*「遊戯の家」金原まさ子=葱男

〜闇富士のまぼろしを見て帰還せり〜


金原まさ子(きんばらまさこ)

■1911年 東京生
■1970年 草苑に創刊同人として参加
■1973年 草苑しろがね賞受賞
■1979年 草苑賞受賞
■2001年 8月「街」入会 10月同人

「遊戯の家」は春のこの一句から始まる。

●春暁の母たち乳をふるまうよ
※「愛」と「乳」はよく似ていると思う。それを必要とするものがいるとき、無償の恩恵のようにそれはふるまわれる。契約書があるわけでもなく、取り引きでもなく、貸し借りでもない。それはだんだんに減ってゆくものではなく、或日突然に、彼等がそれを必要としなくなったときに消えてなくなる。

●虫出しの雷やドバイより異母姉
※8・9のリズムで17音が紡がれる。「虫出しの雷」は虫だけではなく、人の想像をはるかに超えた「現実」を目覚めさせる。

●月夜かなめがねをかけた蝶々かな
※切れ字の「かな」をふたつ続けることによって、敢えてタブーに挑戦してまでも生み出したかったリズムがある。どうやら金原さんの絶対音感は俳句のルールには縛られないようである。季違いにも一興がある。わざと口語的な読み「月→月夜」「蝶→蝶々」をふって、 「俳句的意匠」からそっと抜け出す。金原さんによって、「俳句」が問い直される。

●あれは三鬼星バスタブ溢れだす
※ここにも8・9のリズムがある。 女体にて湯をあふれさせたのは桂信子だったが、こちらは、お風呂にお湯を張っていることも忘れて星を眺めていたのだろう。
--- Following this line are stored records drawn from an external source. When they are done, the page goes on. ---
Source: an optimization exercise on an open RTL-to-GDS flow (aim: a short achievable clock period and few clock cycles). Production flows keep margins and buffers that such runs may drop. No activity file was given, so power comes from the tool's default toggle rates.

==> run B <==
Design wisc_proc, start of the top module:
module wisc_proc (
	input clk,
	input rst,
	output [15:0] imem_addr,
	input [15:0] imem_rdata,
	output [15:0] dmem_addr,
	output [15:0] dmem_wdata,
	output dmem_en,
	output dmem_wr,
	input [15:0] dmem_rdata,
	output halt
	);
	localparam PRED = 1;
	localparam OP_HALT = 5'b00000, OP_NOP = 5'b00001;
	localparam OP_ADDI = 5'b01000, OP_SUBI = 5'b01001, OP_XORI = 5'b01010, OP_ANDNI = 5'b01011;
	localparam OP_ROLI = 5'b10100, OP_SLLI = 5'b10101, OP_RORI = 5'b10110, OP_SRLI = 5'b10111;
	localparam OP_ST = 5'b10000, OP_LD = 5'b10001, OP_STU = 5'b10011;
	localparam OP_BTR = 5'b11001, OP_ARI = 5'b11011, OP_SHR = 5'b11010;
	localparam OP_SEQ = 5'b11100, OP_SLT = 5'b11101, OP_SLE = 5'b11110, OP_SCO = 5'b11111;
	localparam OP_BEQZ = 5'b01100, OP_BNEZ = 5'b01101, OP_BLTZ = 5'b01110, OP_BGEZ = 5'b01111;
	localparam OP_LBI = 5'b11000, OP_SLBI = 5'b10010;
	localparam OP_J = 5'b00100, OP_JR = 5'b00101, OP_JAL = 5'b00110, OP_JALR = 5'b00111;
	reg [15:0] pc_f;
	reg        v_d;
	reg [15:0] ir_d, pcp2_d;
	reg        pred_d;
	reg        halted;
	reg        v_e;
	reg [15:0] a_e, b_e, sd_e;
	reg [2:0]  wr_e;
	reg        we_e, ld_e, st_e;
	reg        sub_e;                         
	reg        s_add, s_xor, s_andn, s_sh, s_btr, s_cmp, s_passb, s_slbi;
	reg [1:0]  shk_e;                         
	reg [1:0]  cmk_e;                         
	reg [15:0] dmem_addr_m, dmem_wdata_m;
	reg        en_m, wr_m_st;
	reg        ldv_m;
	reg [2:0]  wr_m;
	reg [15:0] rf0, rf1, rf2, rf3, rf4, rf5, rf6, rf7;
	function [15:0] rfread(input [2:0] s, input [15:0] r0, input [15:0] r1, input [15:0] r2,
		input [15:0] r3, input [15:0] r4, input [15:0] r5, input [15:0] r6, input [15:0] r7);
		case (s)
			3'd0: rfread = r0; 3'd1: rfread = r1; 3'd2: rfread = r2; 3'd3: rfread = r3;
			3'd4: rfread = r4; 3'd5: rfread = r5; 3'd6: rfread = r6; default: rfread = r7;
		endcase
	endfunction
	wire [15:0] ax_e = a_e ^ {16{sub_e}};
	wire [16:0] sum_e;
	ks_add16 u_add_e (.a(ax_e), .b(b_e), .cin(sub_e), .s(sum_e[15:0]), .cout(sum_e[16]));
	wire [3:0] sa = b_e[3:0];
	wire [31:0] rl2 = {a_e, a_e} << sa;
	wire [31:0] rr2 = {a_e, a_e} >> sa;
	reg [15:0] sh_e;
	always @(*) begin
		case (shk_e)
			2'd0: sh_e = rl2[31:16];
			2'd1: sh_e = a_e << sa;
			2'd2: sh_e = rr2[15:0];
			default: sh_e = a_e >> sa;
		endcase
	end
	wire eq_e = (a_e == b_e);
	wire [15:0] dif_e;
  ...
export LEC_CHECK = 0
export CAP_MARGIN = 20
export CORE_MARGIN = 2
export CORE_UTILIZATION = 40
export PLACE_DENSITY = 0.6
export SETUP_SLACK_MARGIN = 5
export SLEW_MARGIN = 20
export SYNTH_HIERARCHICAL = 1
export SYNTH_MINIMUM_KEEP_SIZE = 0
export TNS_END_PERCENT = 100
create_clock -name core_clock -period 10.5 [get_ports {clk}]
standard.sh (not shown) runs the stock make flow with config.mk's settings and CLKGATE_MAP_FILE= SYNTH_SCRIPT=/design/flow/synth_recipe.tcl, a recipe that flattens the netlist after the stock synthesis.
==> flow/flow/run.sh <==
#!/bin/bash
# Standard layout, with timing repair aimed well below the design's
# clock period (the constraints are unchanged; only the repair target).
set -euo pipefail
MARGIN=${MARGIN:-7.3}
bash standard.sh SETUP_SLACK_MARGIN=$MARGIN TNS_END_PERCENT=100 finish > standard.log 2>&1
==> run K: changes against run B <==
--- a/flow/design.v
+++ b/flow/design.v
@@ -129,11 +129,11 @@
 	wire [4:0] op = ir_d[15:11];
 	wire [2:0] rs = ir_d[10:8];
 	wire [2:0] rt = ir_d[7:5];
 	wire [2:0] rdr = ir_d[4:2];
 	wire [1:0] fn = ir_d[1:0];
-	wire vd = v_d & ~halted & ~mis_e;           
+	wire vd = v_d & ~halted;
 	wire [15:0] sx5 = {{11{ir_d[4]}}, ir_d[4:0]};
 	wire [15:0] zx5 = {11'b0, ir_d[4:0]};
 	wire [15:0] sx8 = {{8{ir_d[7]}}, ir_d[7:0]};
 	wire [15:0] zx8 = {8'b0, ir_d[7:0]};
 	wire [15:0] sx11 = {{5{ir_d[10]}}, ir_d[10:0]};
@@ -159,57 +159,44 @@
 	wire [2:0] dst = (i_alui | i_shi | i_ld) ? rt :
 	                 (i_stu | i_lbi | i_slbi) ? rs :
 	                 i_link ? 3'd7 : rdr;
 	wire [15:0] rf_a = rfread(rs, rf0, rf1, rf2, rf3, rf4, rf5, rf6, rf7);
 	wire [15:0] rf_b = rfread(rt, rf0, rf1, rf2, rf3, rf4, rf5, rf6, rf7);
-	reg hit_ea, hit_eb, hit_ma, hit_mb, ldh_a, ldh_b;
+	wire hit_ea = e_wr & (wr_e == rs);
+	wire hit_eb = e_wr & (wr_e == rt);
+	wire hit_ma = ldv_m & (wr_m == rs);
+	wire hit_mb = ldv_m & (wr_m == rt);
 	wire [15:0] fa = hit_ea ? res_e : hit_ma ? dmem_rdata : rf_a;
 	wire [15:0] fb = hit_eb ? res_e : hit_mb ? dmem_rdata : rf_b;
-	wire stall_ld = (use_rs & ldh_a) | (use_rt & ldh_b);
+	wire lde = v_e & ld_e;
+	wire stall_ld = lde & ((use_rs & (wr_e == rs)) | (use_rt & (wr_e == rt)));
 	wire stall_jr = i_jr & ((hit_ea & ~e_fast) | hit_ma);
 	wire stall = vd & (stall_ld | stall_jr);
 	wire [15:0] zx_e = ax_e ^ b_e;
 	wire [15:0] zc_e = {ax_e[14:0] | b_e[14:0], sub_e};
 	wire zadd_e = (zx_e == zc_e);                  
-	wire e_zq = s_add | s_xor;                     
-	wire ze_e = s_add ? zadd_e : eq_e;
-	wire br_late = (hit_ea & ~e_fast & ~(e_zq & ~op[1])) | (~hit_ea & hit_ma);
-	wire [15:0] fa_br = hit_ea ? fast_e : rf_a;
-	wire a_zero = (hit_ea & e_zq) ? ze_e : (fa_br == 16'b0);
+	wire zres_e = s_add ? zadd_e :
+	              s_xor ? eq_e :
+	              s_cmp ? ~cm_e :
+	              (res_e == 16'b0);
+	wire a_zero = hit_ea ? zres_e : hit_ma ? (dmem_rdata == 16'b0) : (rf_a == 16'b0);
 	reg br_taken;
 	always @(*) begin
 		case (op[1:0])
 			2'b00: br_taken = a_zero;
 			2'b01: br_taken = ~a_zero;
-			2'b10: br_taken = fa_br[15];
-			default: br_taken = ~fa_br[15];
+			2'b10: br_taken = fa[15];
+			default: br_taken = ~fa[15];
 		endcase
 	end
-	reg        br_e, bpred_e;
-	reg [1:0]  bop_e;
-	reg [15:0] btgt_e, bfall_e;
-	wire ae_zero = (a_e == 16'b0);
-	reg btaken_e;
-	always @(*) begin
-		case (bop_e)
-			2'b00: btaken_e = ae_zero;
-			2'b01: btaken_e = ~ae_zero;
-			2'b10: btaken_e = a_e[15];
-			default: btaken_e = ~a_e[15];
-		endcase
-	end
-	wire mis_e = v_e & br_e & (btaken_e != bpred_e);
-	wire [15:0] mis_pc = btaken_e ? btgt_e : bfall_e;
-	wire [15:0] tgt_pc, tgt_jr_rf, tgt_jr_e;
+	wire [15:0] jr_a = hit_ea ? fast_e : rf_a;
+	wire [15:0] tgt_pc, tgt_jr;
 	ks_add16 u_add_pc (.a(pcp2_d), .b(i_j ? sx11 : sx8), .cin(1'b0), .s(tgt_pc), .cout());
-	ks_add16 u_add_jr (.a(rf_a), .b(sx8), .cin(1'b0), .s(tgt_jr_rf), .cout());
-	ks_add16 u_add_je (.a(fast_e), .b(sx8), .cin(1'b0), .s(tgt_jr_e), .cout());
-	wire [15:0] tgt_jr = hit_ea ? tgt_jr_e : tgt_jr_rf;
+	ks_add16 u_add_jr (.a(jr_a), .b(sx8), .cin(1'b0), .s(tgt_jr), .cout());
 	wire br_off = |ir_d[7:0];
-	wire br_now = i_br & br_off & ~br_late;
-	wire redir_t = (br_now & br_taken & ~pred_d) | (i_j & ~pred_d) | i_jr;    
-	wire redir_n = br_now & ~br_taken & pred_d;                              
+	wire redir_t = (i_br & br_off & br_taken & ~pred_d) | (i_j & ~pred_d) | i_jr;    
+	wire redir_n = i_br & br_off & ~br_taken & pred_d;                              
 	wire redirect = vd & ~stall & (redir_t | redir_n);
 	wire [15:0] redir_pc = i_jr ? tgt_jr : redir_n ? pcp2_d : tgt_pc;
 	wire imm_s5 = i_alui & ~op[1] | i_st | i_ld;      
 	wire [15:0] b_d = (i_ari | i_shr | i_cmp) ? fb :
 	                  imm_s5 ? sx5 :
@@ -218,29 +205,44 @@
 	                  i_link ? pcp2_d : zx5;
 	wire [15:0] pcp2_f = pc_f + 16'd2;
 	wire [4:0] fop = imem_rdata[15:11];
 	wire f_j = (fop == OP_J) | (fop == OP_JAL);
 	wire f_bb = (fop[4:2] == 3'b011) & (imem_rdata[7] | fop[0]);
-	wire f_short = (imem_rdata[10:8] == {3{imem_rdata[7]}});
-	wire f_pred = (PRED != 0) & ((f_j & f_short) | f_bb);
+	wire f_pred = (PRED != 0) & (f_j | f_bb);
 	wire [8:0] f_lo;
 	ks_add8 u_add_f (.a(pcp2_f[7:0]), .b(imem_rdata[7:0]), .s(f_lo[7:0]), .cout(f_lo[8]));
 	wire [7:0] ph = pcp2_f[15:8];
-	wire [7:0] ph_m1 = ph - 8'd1, ph_p1 = ph + 8'd1;
-	wire [7:0] f_hi0 = imem_rdata[7] ? ph_m1 : ph;
-	wire [7:0] f_hi1 = imem_rdata[7] ? ph : ph_p1;
+	wire [7:0] ph_m4 = ph - 8'd4, ph_m3 = ph - 8'd3, ph_m2 = ph - 8'd2, ph_m1 = ph - 8'd1;
+	wire [7:0] ph_p1 = ph + 8'd1, ph_p2 = ph + 8'd2, ph_p3 = ph + 8'd3, ph_p4 = ph + 8'd4;
+	reg [7:0] hj0, hj1;
+	always @(*) begin
+		case (imem_rdata[10:8])
+			3'd0: begin hj0 = ph;    hj1 = ph_p1; end
+			3'd1: begin hj0 = ph_p1; hj1 = ph_p2; end
+			3'd2: begin hj0 = ph_p2; hj1 = ph_p3; end
+			3'd3: begin hj0 = ph_p3; hj1 = ph_p4; end
+			3'd4: begin hj0 = ph_m4; hj1 = ph_m3; end
+			3'd5: begin hj0 = ph_m3; hj1 = ph_m2; end
+			3'd6: begin hj0 = ph_m2; hj1 = ph_m1; end
+			default: begin hj0 = ph_m1; hj1 = ph; end
+		endcase
+	end
+	wire [7:0] hb0 = imem_rdata[7] ? ph_m1 : ph;
+	wire [7:0] hb1 = imem_rdata[7] ? ph : ph_p1;
+	wire [7:0] f_hi0 = f_j ? hj0 : hb0;
+	wire [7:0] f_hi1 = f_j ? hj1 : hb1;
 	wire [15:0] f_tgt = {f_lo[8] ? f_hi1 : f_hi0, f_lo[7:0]};
-	wire f_take = f_pred & ~mis_e & ~redirect & ~stall & ~rst;
-	wire [15:0] pc_other = rst ? 16'd0 : mis_e ? mis_pc : redirect ? redir_pc : stall ? (pc_f & {16{~rst}}) : pcp2_f;
+	wire f_take = f_pred & ~redirect & ~stall & ~rst;
+	wire [15:0] pc_other = rst ? 16'd0 : redirect ? redir_pc : stall ? (pc_f & {16{~rst}}) : pcp2_f;
 	wire [15:0] pc_next = f_take ? f_tgt : pc_other;
 	always @(posedge clk)
 		pc_f <= pc_next;
 	always @(posedge clk) begin
 		if (rst) begin
 			v_d <= 1'b0;
 			pred_d <= 1'b0;
-		end else if (mis_e | redirect) begin
+		end else if (redirect) begin
 			v_d <= 1'b0;
 			pred_d <= 1'b0;
 		end else if (!stall) begin
 			v_d <= 1'b1;
 			pred_d <= f_pred;
@@ -257,29 +259,10 @@
 			halted <= 1'b0;
 		else if (vd & i_halt)
 			halted <= 1'b1;
 	end
 	assign halt = halted;
-	wire [2:0] rs_n = stall ? rs : imem_rdata[10:8];
-	wire [2:0] rt_n = stall ? rt : imem_rdata[7:5];
-	wire go_e = vd & ~stall;
-	wire ew_n = go_e & writes & ~i_ld;
-	wire el_n = go_e & i_ld;
-	wire ml_n = v_e & ld_e;
-	always @(posedge clk) begin
-		if (rst) begin
-			hit_ea <= 1'b0; hit_eb <= 1'b0; hit_ma <= 1'b0; hit_mb <= 1'b0;
-			ldh_a <= 1'b0; ldh_b <= 1'b0;
-		end else begin
-			hit_ea <= ew_n & (dst == rs_n);
-			hit_eb <= ew_n & (dst == rt_n);
-			ldh_a <= el_n & (dst == rs_n);
-			ldh_b <= el_n & (dst == rt_n);
-			hit_ma <= ml_n & (wr_e == rs_n);
-			hit_mb <= ml_n & (wr_e == rt_n);
-		end
-	end
 	always @(posedge clk) begin
 		if (rst)
 			v_e <= 1'b0;
 		else
 			v_e <= vd & ~stall;
@@ -300,15 +283,10 @@
 		shk_e <= i_shi ? op[1:0] : fn;
 		s_btr <= i_btr;
 		s_cmp <= i_cmp;
 		cmk_e <= op[1:0];
 		s_passb <= i_lbi | i_link;
-		br_e <= i_br & br_off & br_late;
-		bpred_e <= pred_d;
-		bop_e <= op[1:0];
-		btgt_e <= tgt_pc;
-		bfall_e <= pcp2_d;
 		s_slbi <= i_slbi;
 	end
 	always @(posedge clk) begin
 		if (rst) begin
 			en_m <= 1'b0;
SYNTH_HIERARCHICAL = default   (was 1)
SYNTH_MINIMUM_KEEP_SIZE = default   (was 0)
==> run summary <==
quantity	run B	run K
Result of the run	complete, no violations	complete, no violations
Number of cell instances on the worst register-to-register path	14	17
Static leakage	12.65 nW	11.19 nW
Total Die Area	60930 um^2	60030 um^2
Number of cell rows	89	88
Number of logic inverters in the finished layout	107	89
Kind of start point of the critical path	input pin	flop
Area growth, synth to finish	36.24%	25.47%
Number of global-route vias before repair	23490	23570
Delay contributed by the slowest stage of the critical path	0.46 ns	0.43 ns
Met3 WL post-DR	10360 um	11310 um
Worst setup slack after layout	6.420 ns	6.187 ns
Period minus WS final	4.080 ns	4.313 ns
Hold Worst Slack	0.3209 ns	0.3233 ns
Upper clock frequency limit	0.2451 GHz	0.2319 GHz
Global Route met3 Usage	7.467%	6.976%
Count of sequential standard cells	325	285
Wire length of the first global-routing pass	146600 um	152300 um
No run of this note included a check of the RTL's function; only the layout flow was run.

==> afterwards: timing with drivers on the ports <==
No port has a modelled driver above. Below, the same layouts with a new extraction and two added sets of constraints. Step 1, drivers: a clkbuf_16 drives clk and a buf_2 each remaining input, both assumed. Step 2 adds t to the input delays and takes it off the output delays; t is the mean of the earliest and latest rising clock arrival at the registers after step 1. Input paths then give back, and output paths get back, about the clock's delay inside the block. Three values: no drivers, after step 1, after step 2; two values: the first two.
| run | t, ns | setup WS [ns] | worst slew at a driven data input, ns |
|---|---|---|---|
| run B | 0.637 | 6.420 / 6.424 / 5.802 | 0.08 |
| run K | 0.629 | 6.187 / 6.187 / 5.595 | 0.12 |
After both steps setup and hold are still met in every run listed. The setup slack of run B, which loses most, moves by +0.004 ns with the drivers and by -0.618 ns with both steps.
あるいは西東三鬼の句集を読みふけっていたのだろうか?

●三つ編をほどかせている夜の朧
●啓蟄が散らかっている小部屋だな
●三個かも知れぬ排卵春満月
●句読点打ち散らかして春の星
●鈴つけてわたしいきいき蓮華畑
※「春」は「命」も「生」も躍動する季節である。それは御歳100才にしての作者の実感であろう。

●鈍行でゆく天国や囀れる
※1911年生まれの100才、金原さんの俳句には革新性が横溢している。きっと天国には古臭い旧制度など全く存在していないのだろう。

●春風が耳打ち「ヒトハイキカエル」
※100才の魂の境地とはこのようなものだろう、季節としての「春」の本意は「甦り=黄泉がえり」に違いない。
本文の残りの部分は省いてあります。